ReserveAuth establishes a payment channel between a buyer and seller with a declared capacity reserve on Base. This is the channel-opening action, and it commits a specific amount of value to be available for spending within the channel. Buyers create ReserveAuth signatures when opening a new channel or topping up an existing one that is approaching its capacity limit.

SpendingAuth authorizes a specific cumulative spending amount against an existing channel. Rather than authorizing individual per-request amounts, the protocol tracks cumulative totals. Each SpendingAuth signature must reflect a cumulative amount that is strictly greater than the previously accepted cumulative total for that channel. The seller validates that the new authorization is monotonically increasing and does not exceed the channel's reserve capacity. This design prevents both double-spend attempts (replaying an older lower-value SpendingAuth) and overspend attempts (signing for more than the reserve allows).
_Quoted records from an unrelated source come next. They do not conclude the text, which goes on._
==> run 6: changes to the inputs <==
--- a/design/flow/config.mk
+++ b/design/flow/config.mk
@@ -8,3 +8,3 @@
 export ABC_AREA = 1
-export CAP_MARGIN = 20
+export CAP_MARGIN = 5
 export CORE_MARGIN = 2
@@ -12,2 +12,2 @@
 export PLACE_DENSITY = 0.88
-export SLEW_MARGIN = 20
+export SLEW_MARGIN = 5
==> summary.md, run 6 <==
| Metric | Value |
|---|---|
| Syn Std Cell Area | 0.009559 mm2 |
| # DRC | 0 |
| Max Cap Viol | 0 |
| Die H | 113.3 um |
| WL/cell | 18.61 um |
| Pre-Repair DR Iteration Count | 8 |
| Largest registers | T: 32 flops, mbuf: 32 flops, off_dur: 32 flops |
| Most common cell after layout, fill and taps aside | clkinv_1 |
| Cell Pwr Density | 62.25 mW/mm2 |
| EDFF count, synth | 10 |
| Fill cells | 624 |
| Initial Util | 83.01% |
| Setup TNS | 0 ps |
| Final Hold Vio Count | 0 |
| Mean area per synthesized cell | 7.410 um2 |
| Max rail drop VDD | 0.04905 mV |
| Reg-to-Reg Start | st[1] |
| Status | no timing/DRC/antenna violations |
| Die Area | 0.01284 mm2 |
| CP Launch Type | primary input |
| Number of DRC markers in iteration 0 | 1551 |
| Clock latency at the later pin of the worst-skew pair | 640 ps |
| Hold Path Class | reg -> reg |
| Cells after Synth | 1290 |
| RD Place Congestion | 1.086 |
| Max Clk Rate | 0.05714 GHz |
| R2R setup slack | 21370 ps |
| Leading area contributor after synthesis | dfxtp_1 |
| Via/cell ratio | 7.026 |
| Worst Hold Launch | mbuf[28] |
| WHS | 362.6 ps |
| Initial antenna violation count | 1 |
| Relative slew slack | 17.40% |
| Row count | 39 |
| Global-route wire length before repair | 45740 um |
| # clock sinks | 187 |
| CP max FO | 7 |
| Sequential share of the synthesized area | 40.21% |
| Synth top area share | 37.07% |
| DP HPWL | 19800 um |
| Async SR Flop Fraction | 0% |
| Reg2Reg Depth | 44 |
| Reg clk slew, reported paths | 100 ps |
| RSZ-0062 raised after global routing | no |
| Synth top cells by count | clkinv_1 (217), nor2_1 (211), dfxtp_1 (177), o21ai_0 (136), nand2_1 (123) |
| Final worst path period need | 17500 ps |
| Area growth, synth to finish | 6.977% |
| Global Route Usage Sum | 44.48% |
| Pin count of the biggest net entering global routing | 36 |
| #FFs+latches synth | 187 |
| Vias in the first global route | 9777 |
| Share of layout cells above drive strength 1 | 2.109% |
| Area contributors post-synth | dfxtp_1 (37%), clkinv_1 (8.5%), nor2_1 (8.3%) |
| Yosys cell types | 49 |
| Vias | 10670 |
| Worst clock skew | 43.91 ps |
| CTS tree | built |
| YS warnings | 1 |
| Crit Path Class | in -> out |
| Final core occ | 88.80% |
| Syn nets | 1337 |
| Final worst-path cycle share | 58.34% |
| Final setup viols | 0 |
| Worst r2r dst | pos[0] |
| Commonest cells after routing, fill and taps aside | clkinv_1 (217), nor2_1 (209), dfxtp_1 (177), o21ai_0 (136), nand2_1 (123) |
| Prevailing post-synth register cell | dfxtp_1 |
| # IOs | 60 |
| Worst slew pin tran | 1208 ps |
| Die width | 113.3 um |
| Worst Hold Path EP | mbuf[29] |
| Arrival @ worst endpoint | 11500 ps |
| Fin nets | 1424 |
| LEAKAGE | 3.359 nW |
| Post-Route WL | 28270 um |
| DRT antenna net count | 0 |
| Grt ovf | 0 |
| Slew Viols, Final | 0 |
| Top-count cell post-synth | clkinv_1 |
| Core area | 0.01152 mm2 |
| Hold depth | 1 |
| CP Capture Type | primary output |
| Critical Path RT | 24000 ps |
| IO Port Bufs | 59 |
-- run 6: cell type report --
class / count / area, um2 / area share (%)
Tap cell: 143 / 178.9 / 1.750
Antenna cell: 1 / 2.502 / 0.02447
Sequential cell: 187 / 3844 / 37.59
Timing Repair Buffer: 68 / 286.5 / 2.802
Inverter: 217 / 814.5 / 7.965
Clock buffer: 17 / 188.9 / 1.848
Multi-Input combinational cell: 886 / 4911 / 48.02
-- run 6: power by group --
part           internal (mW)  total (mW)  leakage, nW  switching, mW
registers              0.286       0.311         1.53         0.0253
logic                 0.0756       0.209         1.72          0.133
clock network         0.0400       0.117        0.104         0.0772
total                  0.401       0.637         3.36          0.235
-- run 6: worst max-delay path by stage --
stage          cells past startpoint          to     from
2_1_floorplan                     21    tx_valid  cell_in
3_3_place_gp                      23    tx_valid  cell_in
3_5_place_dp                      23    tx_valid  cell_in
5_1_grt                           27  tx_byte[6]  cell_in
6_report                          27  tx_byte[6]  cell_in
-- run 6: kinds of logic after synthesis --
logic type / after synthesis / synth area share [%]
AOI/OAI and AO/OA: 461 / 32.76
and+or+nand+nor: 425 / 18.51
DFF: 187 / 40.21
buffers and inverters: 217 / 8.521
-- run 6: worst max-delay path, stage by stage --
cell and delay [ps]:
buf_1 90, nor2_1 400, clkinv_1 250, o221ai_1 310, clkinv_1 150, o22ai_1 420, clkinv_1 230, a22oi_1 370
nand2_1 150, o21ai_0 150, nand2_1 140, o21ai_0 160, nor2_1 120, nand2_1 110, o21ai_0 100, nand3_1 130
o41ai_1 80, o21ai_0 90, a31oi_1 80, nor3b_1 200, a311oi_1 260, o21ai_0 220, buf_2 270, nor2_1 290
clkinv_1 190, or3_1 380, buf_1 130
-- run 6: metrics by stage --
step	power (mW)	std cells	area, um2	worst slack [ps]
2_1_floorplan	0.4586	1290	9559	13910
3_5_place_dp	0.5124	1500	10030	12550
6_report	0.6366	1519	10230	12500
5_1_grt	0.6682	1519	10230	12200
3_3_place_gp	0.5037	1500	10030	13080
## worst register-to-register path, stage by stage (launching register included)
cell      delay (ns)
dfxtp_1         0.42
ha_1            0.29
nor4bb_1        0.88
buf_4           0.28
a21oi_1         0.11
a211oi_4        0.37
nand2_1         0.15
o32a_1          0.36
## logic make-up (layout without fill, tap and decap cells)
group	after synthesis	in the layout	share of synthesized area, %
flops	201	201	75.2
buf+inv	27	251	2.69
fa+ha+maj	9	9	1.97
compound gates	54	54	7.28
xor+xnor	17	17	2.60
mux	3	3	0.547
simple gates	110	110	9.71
This is an optimization exercise on Yosys and OpenROAD, whose aim is small area, not a production implementation. Where RTL was checked, it was by simulation tests only, not by an equivalence proof against the original. The clock input has no modelled driver; a real chip could not lean on it and would need a root buffer or a full tree. Power and IR drop assume default switching activity.

Setup of run E:
// dds_bridge
module dds_bridge (
    input  wire       clk,
    input  wire       rst,           
    input  wire       rx_valid,
    input  wire [7:0] rx_data,
    output wire       rx_ready,      
    output reg        tx_valid,
    output reg  [7:0] tx_data,
    input  wire       tx_ready,
    output wire       dds_rst,
    output wire       io_update,
    output wire [3:0] cs_n,
    output wire       sclk,
    output wire       mosi,
    input  wire       miso
);
export LEC_CHECK = 0
export ABC_AREA = 1
export CAP_MARGIN = 20
export CORE_MARGIN = 2
export CORE_UTILIZATION = 40
export CTS_BUF_LIST = sky130_fd_sc_hd__clkbuf_8
export SLEW_MARGIN = 20
create_clock -name core_clock -period 10.0 [get_ports {clk}]
standard.sh (not shown) runs the stock make flow with config.mk's settings and CLKGATE_MAP_FILE= SYNTH_SCRIPT=/design/flow/synth_recipe.tcl, a recipe that flattens the netlist after the stock synthesis.
==> flow/flow/run.sh <==
#!/bin/bash
# Own layout flow. The standard synthesis (synth_recipe.tcl, ORFS's synth.tcl)
# is run a few times, each with ORFS's ABC area script replaced by a deeper
# one (ABC &deepsyn with a different seed); registers and their names come out
# the same every time, since only the combinational mapping changes. The
# smallest result is kept and the standard layout steps run on it, with 1x
# port buffers and the small clock tree of flow/clock_tree.tcl in place of
# TritonCTS. Every tool's output goes to a log file in this folder.
set -uo pipefail
W=$PWD
N=${NUM_CORES:-4}
RES=results/sky130hd/dds_bridge/base
for k in $(seq 1 "$N"); do
  rm -rf "scripts_$k" "orfs_$k"
  cp -r "$FLOW_HOME/scripts" "scripts_$k"
  sed "s/@SEED@/$((k * 7))/" flow/abc_deep.script > "scripts_$k/abc_area.script"
done
for k in $(seq 1 "$N"); do
  make -C "$FLOW_HOME" DESIGN_CONFIG="$W/config.mk" WORK_HOME="$W/orfs_$k" CLKGATE_MAP_FILE= \
    SYNTH_SCRIPT="$W/synth_recipe.tcl" SCRIPTS_DIR="$W/scripts_$k" ABC_AREA=1 NUM_CORES=1 \
    synth > "synth_$k.log" 2>&1 &
done
wait
best=""; barea=""
for k in $(seq 1 "$N"); do
  f="orfs_$k/reports/sky130hd/dds_bridge/base/synth_stat.txt"
  [[ -f "orfs_$k/$RES/1_synth.odb" && -f "$f" ]] || continue
  a=$(grep "Chip area for module" "$f" | awk '{print $NF}')
  echo "synthesis $k: area $a" | tee -a synth_pick.log
  if [[ -z "$best" ]] || awk -v a="$a" -v b="$barea" 'BEGIN{exit !(a < b)}'; then
    best=$k; barea=$a
  fi
done
if [[ -z "$best" ]]; then
  echo "no synthesis finished; standard flow" | tee -a synth_pick.log
  bash standard.sh finish > standard.log 2>&1
  exit $?
fi
echo "kept synthesis $best ($barea)" | tee -a synth_pick.log
rm -rf orfs
mv "orfs_$best" orfs
bash standard.sh SCRIPTS_DIR="$W/scripts_$best" ABC_AREA=1 \
  "BUFFER_PORTS_ARGS=-buffer_cell sky130_fd_sc_hd__buf_1" \
  PRE_CTS_TCL="$W/flow/clock_tree.tcl" finish > standard.log 2>&1
==> flow/flow/abc_deep.script <==
strash
&get -n
&deepsyn -T 30 -S @SEED@
&put
dch -f
amap
topo
dnsize -c
Other scripts of this flow, unchanged in this note and not shown: flow/flow/clock_tree.tcl
Setup changes, run E to run A
-- flow/flow/run.sh --
<<< run E, line 3
# is run a few times, each with ORFS's ABC area script replaced by a deeper
# one (ABC &deepsyn with a different seed); registers and their names come out
>>> run A, line 3
# is run eight times (four at once), each with ORFS's ABC area script replaced by a deeper
# one (ABC &deepsyn with a different seed, two mapping variants); registers and their names come out
<<< run E, line 11
N=${NUM_CORES:-4}
>>> run A, line 11
N=8
P=${NUM_CORES:-4}
<<< run E, line 16
  sed "s/@SEED@/$((k * 7))/" flow/abc_deep.script > "scripts_$k/abc_area.script"
>>> run A, line 17
  sed "s/@SEED@/$((k * 7 % 101))/" "flow/abc_deep$((k % 2)).script" > "scripts_$k/abc_area.script"
<<< run E, line 19
>>> run A, line 20
  if (( k > P )); then wait -n; fi
==> flow/flow/abc_deep0.script (new file) <==
strash
&get -n
&deepsyn -T 30 -S @SEED@
&put
dch -f
amap
topo
dnsize -c
==> flow/flow/abc_deep1.script (new file) <==
strash
&get -n
&deepsyn -T 30 -S @SEED@
&put
dch -f
amap
strash
dch -f
amap
topo
dnsize -c
removed: flow/flow/abc_deep.script
==> comparison <==
met1 global-route usage ended up 0.62 points lower on run A than on run E.
Going from run E to run A, power consumption grew by a few percent.
Run A -> run E: cell area flat
Run A finished every stage and its layout cleared the timing, design-rule and antenna checks.
Of run A and run E, it is run A that has the higher final critical delay including setup and external delays.
Compared with run E, run A shows a higher vias per cell.
[run A] global placement routability congestion rose 7.5% relative to run E
In every run of this note, the design's own scripts or RTL, not TritonCTS, make the clock network.
Background: an optimization exercise with open tools, aiming at small area, a short achievable clock period and few clock cycles. Do not read the settings as production practice.
The RTL was checked by simulation tests, not by an equivalence proof against the original design.
Power is estimated from default activity; no workload was simulated.

### constraint.sdc
create_clock -name core_clock -period 4.0 [get_ports {clk}]
set_input_delay 0.8000 -clock core_clock [delete_from_list [all_inputs] [get_ports {clk}]]
set_output_delay 0.8000 -clock core_clock [all_outputs]
set_load 0.01 [all_outputs]
From an optimization exercise on the open Yosys and OpenROAD flow, aimed at small area; shortcuts taken in it are not production practice.
Function was checked by simulation only, so behaviour that the tests miss may differ from the original.
The clock port is modelled as an ideal driver; clocking choices that lean on that would not hold on a real chip.
Power and IR drop assume default switching activity.

alpha:
Design rlc_decoder, start of the top module:
module rlc_decoder (
    input  wire        clk,
    input  wire        rst,           
    input  wire        arm,
    input  wire [5:0]  cfg_dw,        
    input  wire [4:0]  cfg_c,         
    input  wire [15:0] cfg_limit,     
    input  wire [6:0]  cfg_ratio,     
    output wire        idle,
    input  wire        rx_valid,
    input  wire [7:0]  rx_data,
    output wire        rx_ready,
    output wire        out_valid,
    input  wire        out_ready,
    output wire [31:0] out_data,
    output wire        out_pre,
    output wire        done,
    output wire        done_err,
    output wire [31:0] total_samples,
    output wire [31:0] delay_value
);
Size: about 790 cells after synthesis, ~150 I/O pins, about 8000 µm² of cells after synthesis.
==> flow/config.mk <==
export PLATFORM = sky130hd
export DESIGN_NAME = rlc_decoder
export DESIGN_NICKNAME = rlc_decoder
export VERILOG_FILES = /design/flow/design.v
export SDC_FILE = /design/flow/constraint.sdc
export NUM_CORES = 4
export LEC_CHECK = 0
export CAP_MARGIN = 20
export CORE_MARGIN = 2
export CORE_UTILIZATION = 40
export SLEW_MARGIN = 20
==> flow/constraint.sdc <==
create_clock -name core_clock -period 8.0 [get_ports {clk}]
set_input_delay 1.6000 -clock core_clock [delete_from_list [all_inputs] [get_ports {clk}]]
set_output_delay 1.6000 -clock core_clock [all_outputs]
set_load 0.01 [all_outputs]
standard.sh (not shown) runs the stock make flow with config.mk's settings and CLKGATE_MAP_FILE= SYNTH_SCRIPT=/design/flow/synth_recipe.tcl, a recipe that flattens the netlist after the stock synthesis.
==> flow/flow/run.sh <==
#!/bin/bash
# The standard layout, with the port buffers made from the smallest buffer
# cell and a clock tree of clkbuf_8 without dummy loads.
set -euo pipefail
export BUFFER_PORTS_ARGS="-buffer_cell sky130_fd_sc_hd__buf_1"
export CTS_ARGS="-sink_clustering_enable -repair_clock_nets -buf_list sky130_fd_sc_hd__clkbuf_8 -dont_use_dummy_load"
bash standard.sh > standard.log 2>&1
Inputs modified between alpha and beta:
- CORE_UTILIZATION: 40 -> 75
==> comparison <==
Wire length is lower on beta. The slew at the pin closest to its max-slew limit in beta was lower than what alpha gave. There was hardly any difference in clock period minus worst slack between alpha and beta.
Changes in gamma relative to beta:
- swapping 75 for 60 in CORE_UTILIZATION
==> comparison <==
On count of placed standard cells including taps, the higher figure sits with gamma, not beta. gamma: detailed-route wire length per cell is 2.7% lower than what beta reported. Between gamma and beta, the power after layout does not differ in any meaningful way. Comparing beta with gamma, the post-layout minimum cycle time came out essentially unchanged. beta -> gamma: post-route worst hold slack flat. Between beta and gamma, the difference in async set-reset flop share out of synthesis is negligible. Y dimension of the die ended up about 11% higher on gamma than on beta. Between gamma and beta, it is gamma whose starting DRC count in detailed routing is higher, by 26%.


rlc_decoder, a different RTL version from the one above (not shown whole).
Size in the first run: ~140 flip-flops, ~150 I/O pins, roughly 7900 sq um of cells after synthesis.
// rlc_decoder
module rlc_decoder (
    input  wire        clk,
    input  wire        rst,           
    input  wire        arm,
    input  wire [5:0]  cfg_dw,        
    input  wire [4:0]  cfg_c,         
    input  wire [15:0] cfg_limit,     
    input  wire [6:0]  cfg_ratio,     
    output wire        idle,
    input  wire        rx_valid,
    input  wire [7:0]  rx_data,
    output wire        rx_ready,
    output wire        out_valid,
    input  wire        out_ready,
    output wire [31:0] out_data,
    output wire        out_pre,
    output wire        done,
    output wire        done_err,
    output wire [31:0] total_samples,
    output wire [31:0] delay_value
);
    localparam S_IDLE  = 3'd0;
    localparam S_MUL   = 3'd1;
    localparam S_SHIFT = 3'd2;
    localparam S_DROP  = 3'd3;
    localparam S_OUT   = 3'd4;
    localparam S_MULE  = 3'd5;      
    localparam S_DONE  = 3'd6;
    localparam S_ERR   = 3'd7;
    reg  [2:0]  state;
    reg  [2:0]  k;           
    reg  [4:0]  c;           
    reg  [1:0]  d1;          
    reg         drop;        
    reg  [15:0] a;           
    reg  [22:0] e;           
    reg         ec12;        
    reg  [47:0] x;           
    reg  [31:0] total_r;
    reg  [8:0]  dhi;         
    reg         postf;       
    wire dw_ok  = (|cfg_dw) && (!cfg_dw[5] || (cfg_dw[4:0] == 5'd0));           
    wire c_ok   = !cfg_c[4] || (cfg_c[3:0] == 4'd0);                            
    wire r_ok   = !(cfg_ratio[6] && cfg_ratio[5] &&
                    (cfg_ratio[4] || cfg_ratio[3] || (cfg_ratio[2] && (cfg_ratio[1] || cfg_ratio[0]))));
  ...
clock: 8.0 ns
lec_check: 0
cap_margin: 20
core_margin: 2
core_utilization: 75
gpl_timing_driven: 0
slew_margin: 20
==> flow/flow/run.sh <==
#!/bin/bash
# The standard layout, with the port buffers made from the smallest buffer
# cell and a clock tree of clkbuf_4 leaves under a clkbuf_16 root, without
# dummy loads; after CTS, post_cts.tcl upsizes the leaves whose flip-flops
# would see a slow clock edge. Global placement is not timing-driven, so
# pre_place.tcl removes synthesis's buffers first.
set -euo pipefail
export BUFFER_PORTS_ARGS="-buffer_cell sky130_fd_sc_hd__buf_1"
export CTS_ARGS="-sink_clustering_enable -repair_clock_nets -buf_list sky130_fd_sc_hd__clkbuf_4 -root_buf sky130_fd_sc_hd__clkbuf_16 -dont_use_dummy_load"
export POST_CTS_TCL="$PWD/flow/post_cts.tcl"
export PRE_GLOBAL_PLACE_TCL="$PWD/flow/pre_place.tcl"
bash standard.sh > standard.log 2>&1
==> flow/flow/post_cts.tcl <==
# After CTS: upsize each clock buffer whose flip-flops see a slow clock edge
# (placement estimate), so the clock tree uses small buffers where they suffice.
set limit 0.100
for {set pass 0} {$pass < 3} {incr pass} {
  estimate_parasitics -placement
  set changed 0
  foreach inst [get_cells -hierarchical *] {
    set ref [get_property $inst ref_name]
    if {![string match "sky130_fd_sc_hd__clkbuf_*" $ref]} { continue }
    set worst 0
    foreach pin [get_pins -of_objects [get_nets -of_objects [get_pins -of_objects $inst -filter "direction == output"]] -filter "direction == input"] {
      set sl [get_property $pin slew_max]
      if {$sl > $worst} { set worst $sl }
    }
    if {$worst > $limit} {
      set next ""
      if {$ref eq "sky130_fd_sc_hd__clkbuf_4"} { set next sky130_fd_sc_hd__clkbuf_8 }
      if {$ref eq "sky130_fd_sc_hd__clkbuf_8"} { set next sky130_fd_sc_hd__clkbuf_16 }
      if {$next ne ""} {
        puts "upsizing [get_full_name $inst] $ref -> $next (worst load slew $worst)"
        replace_cell $inst $next
        incr changed
      }
    }
  }
  if {$changed == 0} { break }
  detailed_placement
}
estimate_parasitics -placement
==> flow/flow/pre_place.tcl <==
# Global placement runs without its timing-driven mode; remove the buffers
# synthesis left (as the timing-driven mode would) before the ports are buffered.
remove_buffers
Edit:
--- a/flow/flow/run.sh
+++ b/flow/flow/run.sh
@@ -5,2 +5 @@
-# would see a slow clock edge. Global placement is not timing-driven, so
-# pre_place.tcl removes synthesis's buffers first.
+# would see a slow clock edge.
@@ -11 +9,0 @@
-export PRE_GLOBAL_PLACE_TCL="$PWD/flow/pre_place.tcl"
GPL_TIMING_DRIVEN = not set   (was 0)
removed: flow/flow/pre_place.tcl
The changed run produced a clean layout. Worst setup slack improved by 0.10 ns. Non-clock buffer count goes up by 7. Total power rose by about 0.5%. Critical path depth went up by 1. Maximum frequency rises by about 1.3%. Clock skew is lower by 0.0036 ns. Via count rose by about 0.9%. Wire length grows by about 0.75%. Area after synthesis is unchanged.
Edit:
CORE_UTILIZATION = 85   (was 75)
Wire length grows by 12%; global-route usage rose by 7.9 points; synthesized area does not change.
Edit:
CAP_MARGIN = 0   (was 20)
CORE_UTILIZATION = 75   (was 85)
SLEW_MARGIN = 0   (was 20)
Cell count increases by 2.8%. Synthesized area is unchanged. Combinational power decreases by about 7%. Power drops by 3.6%. Routed wire length goes down by 11%. Clock skew went down by 0.0034 ns.

## port drivers added, routing unchanged
How much do the figures lean on ideal ports? The routed layouts below were timed once more, with nothing changed but the port constraints. Step 1 (the two cells are an assumption about what drives the block):
set clk [get_ports {clk}]
set_driving_cell -lib_cell sky130_fd_sc_hd__clkbuf_16 $clk
set_driving_cell -lib_cell sky130_fd_sc_hd__buf_2 [delete_from_list [all_inputs] $clk]
Step 2 also shifts input and output timing later by t, the mid clock arrival at the registers, as if the neighbouring blocks saw the same clock. Slacks: ideal ports / drivers / drivers and shift; pairs: ideal ports / drivers.
run	t (ns)	slack for setup (ns)	cell pins on the clock port's net
alpha	0.475	0.486 / 0.479 / 0.004	1
beta	0.488	0.484 / 0.499 / 0.011	1
gamma	0.468	0.485 / 0.492 / 0.024	1
the first run of note 2	0.405	0.234 / 0.247 / -0.158	1
the second run of note 2	0.411	0.337 / 0.357 / -0.055	1
the third run of note 2	0.404	0.357 / 0.373 / -0.032	1
the fourth run of note 2	0.411	0.337 / 0.357 / -0.055	1
With both steps, setup timing fails in the first run of note 2, the second run of note 2, the third run of note 2 and the fourth run of note 2, where it was met with ideal ports. The setup slack of alpha, which loses most, moves by -0.007 ns with the drivers and by -0.482 ns with both steps.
#### Channel Identity and Determinism

Channel IDs are deterministic hashes derived from the buyer commitment, the seller's Ethereum address, and a nonce. This determinism means that the same buyer-seller pair with the same nonce always produces the same channel ID, making channel state reconcilable without requiring a separate registration step. It also means that channels cannot be reassigned across different seller endpoints — a SpendingAuth signed for one seller cannot be replayed against a different seller, because the channel ID would not match.

#### Metadata Hash and Request Fingerprinting

The SpendingAuth payload includes a metadata hash that encodes input token count, output token count, and request fingerprinting fields. This binding ties the payment authorization to a specific inference request's size and content fingerprint. A seller cannot accept a SpendingAuth originally signed for a small request and apply it against a large inference response — the metadata hash would not match and validation would fail. This prevents scenarios where a buyer signs payment authorization for a short query and an attacker or a misbehaving seller attempts to apply that authorization to a significantly more expensive request.

#### USDC Accounting and Chain Support

Payment amounts are denominated in USDC with strict 6-decimal precision on Base. The shared package provides parse and format helpers that enforce this semantics consistently across all payment arithmetic, preventing unit confusion between raw on-chain token amounts and human-readable USD values. A mistake in decimal handling at any point in the payment pipeline would result in either overcharging or undercharging by a factor of one million, making this a critical correctness invariant. Chain support includes Base mainnet, Base Sepolia testnet, and localhost/Hardhat for local development and integration test environments.

#### Contract Settlement Layer

The contracts package provides a Solidity contract deployed on Base implementing the lock, queueWithdrawal, and withdraw lifecycle with cooldown semantics and a reentrancy guard. This contract handles cases where channel balances need to be settled on-chain — for example, at the end of a long-running inference session or when a buyer needs to recover unused locked funds. The cooldown period between queueWithdrawal and withdraw prevents rapid lock-unlock cycles that could be exploited to manipulate payment accounting. The reentrancy guard prevents re-entrant calls to the withdrawal path during settlement execution.